In this final self portrait I have overlaid a silhouette representing me being happy and enlightened with the visibility of the night sky. Another semester of knowledge under my belt. Though this sort of view is not visible yet in the city, I feel like I have learned some ways in which I can work toward it, whereas at the start of the semester I had no sense of direction as to how light pollution can be mitigated.

-Ethan Shaw

Poems

Me and Myself

I was born on May 29th, I hear that makes me a Gemini
I’m exactly what that means
I’m 5 foot 6… and a half, I weigh 132 pounds
I don’t know how to juggle, but I’m a sucker for a guy with a contagious laugh…
and nice hair

I’m still learning to be myself
I often glow in the shadows but
I’m starting to fade in the light
I was born at 3:03 and I have been odd ever since

I like Disney… a lot
I’ve been told I go to much
people say I’m always there
Maybe I am 
its where I was taught to run when things got bad
And secretly I need the happiness to get through “reality”
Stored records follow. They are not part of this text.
File: config.mk
export PLATFORM = sky130hd
export DESIGN_NAME = cdo_option_regs
export DESIGN_NICKNAME = d
export VERILOG_FILES = /design/src/include/cdo_pkg.sv /design/src/hw/cdo_option_regs.sv /design/src/hw/cdo_refresh_pacer.sv /design/src/hw/cdo_noncache_match.sv
export SDC_FILE = /design/constraint.sdc
export NUM_CORES = 1
export LEC_CHECK = 0
export BUFFER_PORTS_ARGS = -buffer_cell sky130_fd_sc_hd__buf_2
export CAP_MARGIN = 20
export CORE_MARGIN = 2
export CORE_UTILIZATION = 41
export DETAILED_ROUTE_END_ITERATION = 16
export PLACE_DENSITY_LB_ADDON = 0.05
export REMOVE_ABC_BUFFERS = 1
export SLEW_MARGIN = 20
export SYNTH_ARGS = -nofsm -noshare
export SYNTH_HDL_FRONTEND = slang
export SYNTH_SLANG_ARGS = --single-unit
File: constraint.sdc
create_clock -name clk -period 1.6 [get_ports clk]
set_input_delay 0.4 -clock clk [delete_from_list [all_inputs] [get_ports clk]]
set_output_delay 0.4 -clock clk [all_outputs]
set_load 0.005 [all_outputs]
I have an odd fascination with helping others
I find myself helping others in attempt to avoid helping myself
I assume it’s because all the mirrors I had shattered from looking at my now tattered image
I can only see the change in others
And to be honest I think it’s safer that way
See change reminds me I love adventures and trying new things 
but I’m afraid of the unknown constantly circling slight scenarios in my head
I have never been beat but I have these bruises
I got them from falling and cracking my confidence
I know it sounds weird but sometimes
I wonder what my walls whisper when I have my headphones in
I wonder what my planner would say if it knew how much of my schedule it couldn’t swallow
I’ve got I have a bottle on my dresser where I used to stuff my fears but another one simply won’t fit
I have a bin I keep hidden under my bed it’s filled with a ball hope that’s growing each day

-Laurin Hoadley

Me and Myself

I enjoy midnight laser tag, spontaneous stargazing
And poking things with sticks
But I don’t allow myself to feel as often as I should
I have a duct taped confidence and a resting smile
My Hobbies include letting my emotions out in any non-verbal way, overthinking the simplest of decisions, and trying not to disappoint the people around me
I don’t know much, but I do know this
I know that we have the power to mend ourselves…
And create a new legacy

-Laurin Hoadley

Final Video Project

Students analyzed a campus parking structure and made recommendations to help minimize the light pollution. The final analysis and recommendations were presented in a 10-minute video.